Secret Meeting score: 90
by Philip Moss
Death has been a habitual feature in writing since pen first hit paper: Shakespeare’s tragedies; Poe and Shelley’s gothic tales; Sylvia Plath’s melancholic poetry; and, Bowie’s 2016, vision of death, odyssey – Blackstar. But, never, particularly in music, has death felt so real, as on Mount Eerie’s, A Crow Looked At Me.
In October 2015, Phil Elverum’s wife, Geneviève, was diagnosed with cancer, leaving the small family unit – they’d recently just had a baby together – shaken. Over the next few months, her condition worsened, to the point that she was bed bound, at home, with the tiny front bedroom of their Anacortes, Washington home resembling a hospital. Then, just nine months after diagnosis, she died.

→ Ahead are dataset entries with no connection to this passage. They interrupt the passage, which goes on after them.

`src/core/tisc_pkg.sv`:
```
package tisc_pkg;

   // ---------------------------------------------------------------
   // Widths
   // ---------------------------------------------------------------
   localparam int COORD_W = 16;
   localparam int RES_W   = 9;
   localparam int THR_W   = 7;
   localparam int TOT_W   = 13;

   // ---------------------------------------------------------------
   // Command bytes
   // ---------------------------------------------------------------
   localparam logic [7:0] CMD_RESET  = 8'h00;
   localparam logic [7:0] CMD_THRESH = 8'h49;
   localparam logic [7:0] CMD_SCALE  = 8'h72;
   localparam logic [7:0] CMD_R25    = 8'h55;
   localparam logic [7:0] CMD_R100   = 8'h64;
   localparam logic [7:0] CMD_R200   = 8'h63;
   localparam logic [7:0] CMD_R254   = 8'h66;
   localparam logic [7:0] CMD_R400   = 8'h67;
   localparam logic [7:0] CMD_R500   = 8'h68;
   localparam logic [7:0] CMD_R508   = 8'h69;

   // ---------------------------------------------------------------
   // Threshold operand encoding
   // ---------------------------------------------------------------
   localparam logic [7:0]       THR_OFFSET = 8'h20;
   localparam logic [7:0]       THR_MAX    = 8'h5a;
   localparam logic [THR_W-1:0] THR_RESET  = 7'h00;

   // ---------------------------------------------------------------
   // Resolutions in lines per inch
   // ---------------------------------------------------------------
   localparam logic [RES_W-1:0] RES_25    = 9'h019;
   localparam logic [RES_W-1:0] RES_100   = 9'h064;
   localparam logic [RES_W-1:0] RES_200   = 9'h0c8;
   localparam logic [RES_W-1:0] RES_254   = 9'h0fe;
   localparam logic [RES_W-1:0] RES_400   = 9'h190;
   localparam logic [RES_W-1:0] RES_500   = 9'h1f4;
   localparam logic [RES_W-1:0] RES_508   = 9'h1fc;
   localparam logic [RES_W-1:0] RES_MIN   = 9'h00a;
   localparam logic [RES_W-1:0] RES_RESET = RES_200;
   localparam logic [TOT_W-1:0] AXIS_INCH = 13'h000c;

   // Coordinate ceiling of the restricted configurations
   localparam logic [COORD_W-1:0] COORD_LIMIT = 16'h0fff;

   // ---------------------------------------------------------------
   // Types
   // ---------------------------------------------------------------
   typedef enum logic [2:0] {
      PS_CMD    = 3'b000,
      PS_THRESH = 3'b001,
      PS_XLO    = 3'b010,
      PS_XHI    = 3'b011,
      PS_YLO    = 3'b100,
      PS_YHI    = 3'b101
   } tisc_parse_t;

   typedef enum logic [1:0] {
      MODE_EDGE   = 2'b00,
      MODE_POLL   = 2'b01,
      MODE_STREAM = 2'b10,
      MODE_GATED  = 2'b11
   } tisc_mode_t;

   typedef struct packed {
      logic [COORD_W-1:0] x;
      logic [COORD_W-1:0] y;
   } tisc_point_t;

   typedef struct packed {
      tisc_point_t pos;
      logic        button;
   } tisc_report_t;

   // ---------------------------------------------------------------
   // Helpers
   // ---------------------------------------------------------------
   // Clamp a coordinate in the restricted configurations
   function automatic logic [COORD_W-1:0] limit_coord(input logic [COORD_W-1:0] v,
                                                      input logic               restr);
      return (restr && v > COORD_LIMIT) ? COORD_LIMIT : v;
   endfunction

   // Distance on one axis reaches the threshold
   function automatic logic reach(input logic [COORD_W-1:0] a,
                                  input logic [COORD_W-1:0] b,
                                  input logic [THR_W-1:0]   t);
      logic [COORD_W-1:0] d;
      d = (a > b) ? (a - b) : (b - a);
      return d >= {9'h000, t};
   endfunction

   // Axis total count to whole lines per inch; zero keeps the old value
   function automatic logic [RES_W-1:0] scale_res(input logic [TOT_W-1:0] total,
                                                  input logic [RES_W-1:0] old);
      logic [TOT_W-1:0] q;
      q = total / AXIS_INCH;
      if (total == 13'h0000) return old;
      if (q < {4'h0, RES_MIN}) return RES_MIN;
      if (q > {4'h0, RES_508}) return RES_508;
      return q[RES_W-1:0];
   endfunction

endpackage

```
`src/core/tisc_top.sv`:
```
`timescale 1ns/1ns

// Function
// - Byte after threshold command is threshold plus 32; legal zero to ninety.
// - Threshold zero, sent as space, turns the filter off; zero after reset.
// - Met when either axis reaches threshold from last report; that report recentres.
// - Edge mode: enable seeds centre; press/release report, coordinates refresh only when met.
// - Polled mode: each trigger reports; repeat last unless met, then fresh.
// - Streaming: report only when met, paced by the report rate.
// - Gated streaming: press and release report; flow at rate once met while held.
// - Reset and reset command set both axes to 200 lines per inch.
// - Restricted configurations clamp coordinates to 4095.
// - Preset bytes U d c f g h i pick 25..508 lpi on both axes.
// - Scale command 0x72 then X low, X high, Y low, Y high totals.
// - X and Y resolutions are independent, each 10 to 508 lpi.
// - Total divided by axis length is truncated to whole lpi.
// - Zero total for an axis leaves that axis unchanged.
module tisc_top (
   input  wire logic                  CLK,
   input  wire logic                  RESET_N,
   input  wire logic [7:0]            RX_DATA,
   input  wire logic                  RX_VALID,
   input  wire tisc_pkg::tisc_point_t POS,
   input  wire logic                  POS_VALID,
   input  wire logic                  BUTTON,
   input  wire tisc_pkg::tisc_mode_t  MODE,
   input  wire logic                  TRIGGER,
   input  wire logic                  RATE_TICK,
   input  wire logic                  RESTRICTED,
   output      tisc_pkg::tisc_report_t REPORT,
   output      logic                  REPORT_VALID,
   input  wire logic                  REPORT_READY,
   output      logic [6:0]            THRESHOLD,
   output      logic                  FILTER_ON,
   output      logic                  MET,
   output      logic [8:0]            RES_X,
   output      logic [8:0]            RES_Y
);
   import tisc_pkg::*;

   typedef struct packed {
      tisc_parse_t        parse;
      logic [THR_W-1:0]   thresh;
      logic [RES_W-1:0]   res_x;
      logic [RES_W-1:0]   res_y;
      logic [7:0]         x_lo;
      logic [TOT_W-1:0]   x_tot;
      logic [7:0]         y_lo;
      tisc_point_t        cur;
      tisc_point_t        center;
      tisc_point_t        last;
      logic               btn_prev;
      logic               trig_pend;
      logic               met;
   } tisc_state_t;

   tisc_state_t  s;
   tisc_state_t  next_s;
   logic         met;
   logic         edge_seen;
   logic         issue;
   logic         fresh;
   logic         in_ready;
   logic [7:0]   thr_arg;
   tisc_report_t push_data;

   // ---------------------------------------------------------------
   // Filter and scheduling decisions
   // ---------------------------------------------------------------
   // Square test around the last issued report; filter off always met
   assign met = (s.thresh == THR_RESET)
              || reach(s.cur.x, s.center.x, s.thresh)
              || reach(s.cur.y, s.center.y, s.thresh);
   assign edge_seen = (BUTTON != s.btn_prev);
   assign thr_arg   = RX_DATA - THR_OFFSET;

   // Per report mode: whether to issue and whether coordinates refresh
   always_comb begin
      issue = 1'b0;
      fresh = 1'b0;
      case (MODE)
         MODE_EDGE: begin
            issue = edge_seen;
            fresh = met;
         end
         MODE_POLL: begin
            issue = s.trig_pend;
            fresh = met;
         end
         MODE_STREAM: begin
            issue = RATE_TICK && met;
            fresh = 1'b1;
         end
         MODE_GATED: begin
            issue = edge_seen || (BUTTON && s.btn_prev && RATE_TICK && met);
            fresh = met;
         end
         default: begin
            issue = 1'b0;
            fresh = 1'b0;
         end
      endcase
   end

   // Report content: fresh coordinates or the last issued ones
   always_comb begin
      push_data.pos    = fresh ? s.cur : s.last;
      push_data.button = BUTTON;
   end

   // ---------------------------------------------------------------
   // Next state
   // ---------------------------------------------------------------
   always_comb begin
      next_s     = s;
      next_s.met = met;

      // Latest scanned position, clamped when restricted
      if (POS_VALID) begin
         next_s.cur.x = limit_coord(POS.x, RESTRICTED);
         next_s.cur.y = limit_coord(POS.y, RESTRICTED);
      end

      // Issue only when the buffer can take it; edges wait otherwise
      if (in_ready) begin
         next_s.btn_prev = BUTTON;
         if (issue) begin
            next_s.trig_pend = 1'b0;
            if (fresh) begin
               next_s.center = s.cur;
               next_s.last   = s.cur;
            end
         end
      end
      if (TRIGGER) begin
         next_s.trig_pend = 1'b1;                                // Set wins
      end

      // Command parser
      if (RX_VALID) begin
         case (s.parse)
            PS_CMD: begin
               case (RX_DATA)
                  CMD_RESET: begin
                     next_s.thresh = THR_RESET;
                     next_s.res_x  = RES_RESET;
                     next_s.res_y  = RES_RESET;
                  end
                  CMD_THRESH: next_s.parse = PS_THRESH;
                  CMD_SCALE:  next_s.parse = PS_XLO;
                  CMD_R25: begin
                     next_s.res_x = RES_25;
                     next_s.res_y = RES_25;
                  end
                  CMD_R100: begin
                     next_s.res_x = RES_100;
                     next_s.res_y = RES_100;
                  end
                  CMD_R200: begin
                     next_s.res_x = RES_200;
                     next_s.res_y = RES_200;
                  end
                  CMD_R254: begin
                     next_s.res_x = RES_254;
                     next_s.res_y = RES_254;
                  end
                  CMD_R400: begin
                     next_s.res_x = RES_400;
                     next_s.res_y = RES_400;
                  end
                  CMD_R500: begin
                     next_s.res_x = RES_500;
                     next_s.res_y = RES_500;
                  end
                  CMD_R508: begin
                     next_s.res_x = RES_508;
                     next_s.res_y = RES_508;
                  end
                  default: next_s.parse = PS_CMD;
               endcase
            end
            PS_THRESH: begin
               // Out of range operands are dropped
               if (RX_DATA >= THR_OFFSET && thr_arg <= THR_MAX) begin
                  next_s.thresh = thr_arg[THR_W-1:0];
                  if (s.thresh == THR_RESET) begin
                     next_s.center = s.cur;
                  end
               end
               next_s.parse = PS_CMD;
            end
            PS_XLO: begin
               next_s.x_lo  = RX_DATA;
               next_s.parse = PS_XHI;
            end
            PS_XHI: begin
               next_s.x_tot = {RX_DATA[4:0], s.x_lo};
               next_s.parse = PS_YLO;
            end
            PS_YLO: begin
               next_s.y_lo  = RX_DATA;
               next_s.parse = PS_YHI;
            end
            PS_YHI: begin
               next_s.res_x = scale_res(s.x_tot, s.res_x);
               next_s.res_y = scale_res({RX_DATA[4:0], s.y_lo}, s.res_y);
               next_s.parse = PS_CMD;
            end
            default: next_s.parse = PS_CMD;
         endcase
      end
   end

   // ---------------------------------------------------------------
   // State register
   // ---------------------------------------------------------------
   always_ff @(posedge CLK or negedge RESET_N) begin
      if (!RESET_N) begin
         s        <= '0;
         s.parse  <= PS_CMD;
         s.thresh <= THR_RESET;
         s.res_x  <= RES_RESET;
         s.res_y  <= RES_RESET;
         s.met    <= 1'b1;
      end else begin
         s <= next_s;
      end
   end

   // ---------------------------------------------------------------
   // Report buffer
   // ---------------------------------------------------------------
   tisc_buf #(
      .W ($bits(tisc_report_t))
   ) u_buf (
      .CLK       (CLK),
      .RESET_N   (RESET_N),
      .IN_VALID  (issue),
      .IN_READY  (in_ready),
      .IN_DATA   (push_data),
      .OUT_VALID (REPORT_VALID),
      .OUT_READY (REPORT_READY),
      .OUT_DATA  (REPORT)
   );

   // Status outputs
   assign THRESHOLD = s.thresh;
   assign FILTER_ON = (s.thresh != THR_RESET);
   assign MET       = s.met;
   assign RES_X     = s.res_x;
   assign RES_Y     = s.res_y;

endmodule

```
`src/core/tisc_buf.sv`:
```
`timescale 1ns/1ns

// Two-entry buffer between the report scheduler and the report sender
module tisc_buf #(
   parameter int W = 8
) (
   input  wire logic         CLK,
   input  wire logic         RESET_N,
   input  wire logic         IN_VALID,
   output      logic         IN_READY,
   input  wire logic [W-1:0] IN_DATA,
   output      logic         OUT_VALID,
   input  wire logic         OUT_READY,
   output      logic [W-1:0] OUT_DATA
);

   typedef struct packed {
      logic [1:0][W-1:0] mem;
      logic              wr;
      logic              rd;
      logic [1:0]        count;
   } tisc_buf_state_t;

   tisc_buf_state_t s;
   tisc_buf_state_t next_s;
   logic            push;
   logic            pop;

   // ---------------------------------------------------------------
   // Handshakes
   // ---------------------------------------------------------------
   assign IN_READY  = (s.count != 2'h2);
   assign OUT_VALID = (s.count != 2'h0);
   assign OUT_DATA  = s.mem[s.rd];
   assign push      = IN_VALID && IN_READY;
   assign pop       = OUT_VALID && OUT_READY;

   // Next-state of the ring
   always_comb begin
      next_s = s;
      if (push) begin
         next_s.mem[s.wr] = IN_DATA;
         next_s.wr        = ~s.wr;
      end
      if (pop) begin
         next_s.rd = ~s.rd;
      end
      if (push && !pop) begin
         next_s.count = s.count + 2'h1;
      end else if (pop && !push) begin
         next_s.count = s.count - 2'h1;
      end
   end

   // State register
   always_ff @(posedge CLK or negedge RESET_N) begin
      if (!RESET_N) begin
         s <= '0;
      end else begin
         s <= next_s;
      end
   end

endmodule

```
`config.mk`:
```
export PLATFORM = sky130hd
export DESIGN_NAME = edt_regs
export DESIGN_NICKNAME = d
export VERILOG_FILES = /design/src/core/edt_pkg.sv /design/src/core/edt_regs.sv
export SDC_FILE = /design/constraint.sdc
export NUM_CORES = 1
export LEC_CHECK = 0
export BUFFER_PORTS_ARGS = -buffer_cell sky130_fd_sc_hd__buf_2
export CORE_UTILIZATION = 28
export CTS_BUF_LIST = sky130_fd_sc_hd__clkbuf_8
export CTS_CLUSTER_DIAMETER = 120
export CTS_CLUSTER_SIZE = 16
export DETAILED_ROUTE_END_ITERATION = 7
export PLACE_DENSITY_LB_ADDON = 0.2
export SYNTH_ARGS = -nofsm -noshare
export SYNTH_HDL_FRONTEND = slang
export SYNTH_SLANG_ARGS = --single-unit
```
`constraint.sdc`:
```
create_clock -name sys_clk -period 14.3 [get_ports sys_clk]
set_clock_uncertainty 0.1 [all_clocks]
set_input_delay 2.86 -clock sys_clk [delete_from_list [all_inputs] [get_ports sys_clk]]
set_output_delay 2.86 -clock sys_clk [all_outputs]
set_load 0.1 [all_outputs]
```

Within six weeks of her death, Phil Elverum began to pour his feelings, emotions and frustrations onto her paper she’d left behind. Out went the tubes, monitors and orthopaedic bed, to replaced by Geneviève’s old guitars and musical equipment- all of which Phil would use across a 98 day period to create his new macabre masterpiece.
In stark contrast to Elverum’s last records under the Mount Eerie moniker – the claustrophobic, black metal whirlwind of noise, Ocean Roar, and the eclectic, Viking-inspired drone of Sauna (both of which featured his wife on vocals) – comes a claustrophobic, sensory abusing, starkly dense, fragile whirlwind of emotion. An album of non-fiction poems chronicling the open wound he has spiralled into. Anecdotes of presents she bought for their daughter that only arrived after her death, which she knew were for a future she ‘must have known deep down would not include’ her are covered in Real Death). How he, humbly, questions whether friends will want him around constantly talking about his dead wife in My Chasm. The relaying of a trip with his daughter to the island – Haida Gwaii – where he and Geneviève had holidayed not long before they’d found out she was pregnant, only this time he just wandered ‘aimless and weeping’ in Ravens. And how, after three months, he’s finally accepting that his former wife is no more- that the mundanities he has become so used to are echoes, that the photographs he keeps up around the house are fading memories, that he will not hear her sing again, that he will not hear her chair squeaking as she sits down in it again and that her toothbrush will not be used again in Toothbrush/Trash.
One might ask, why has Phil made and shared this music? Why does anyone need to hear this outpouring of personal emotion? Well, art is supposed to be challenging, thought provoking and inspiring, and like Nick Cave’s last album, Skeleton Tree, cathartic grief can often bring out the best in an artist. Certainly, there is nothing enjoyable about Crow’s 41 minute and 30 second chorus-less journey of grimness – it feels terribly sadistic to sit down and try to enjoy it – but, it certainly is rewarding in its own, unique, way. So, why? And, simply, his answer can be found in the sleeve notes: ‘I make these songs and put them out into the world just to multiply my voice saying that love her. I want it known.’
A Crow Looked At Me is a difficult, at times harrowing, listen. A record to be listened to alone, in the dark. So turn off the lights. Go for a late night drive. Take a long midnight walk. Switch on your brain, and let Phil pour out his diary. This isn’t a record tangled in poetic metaphor or sonic beauty. This is real.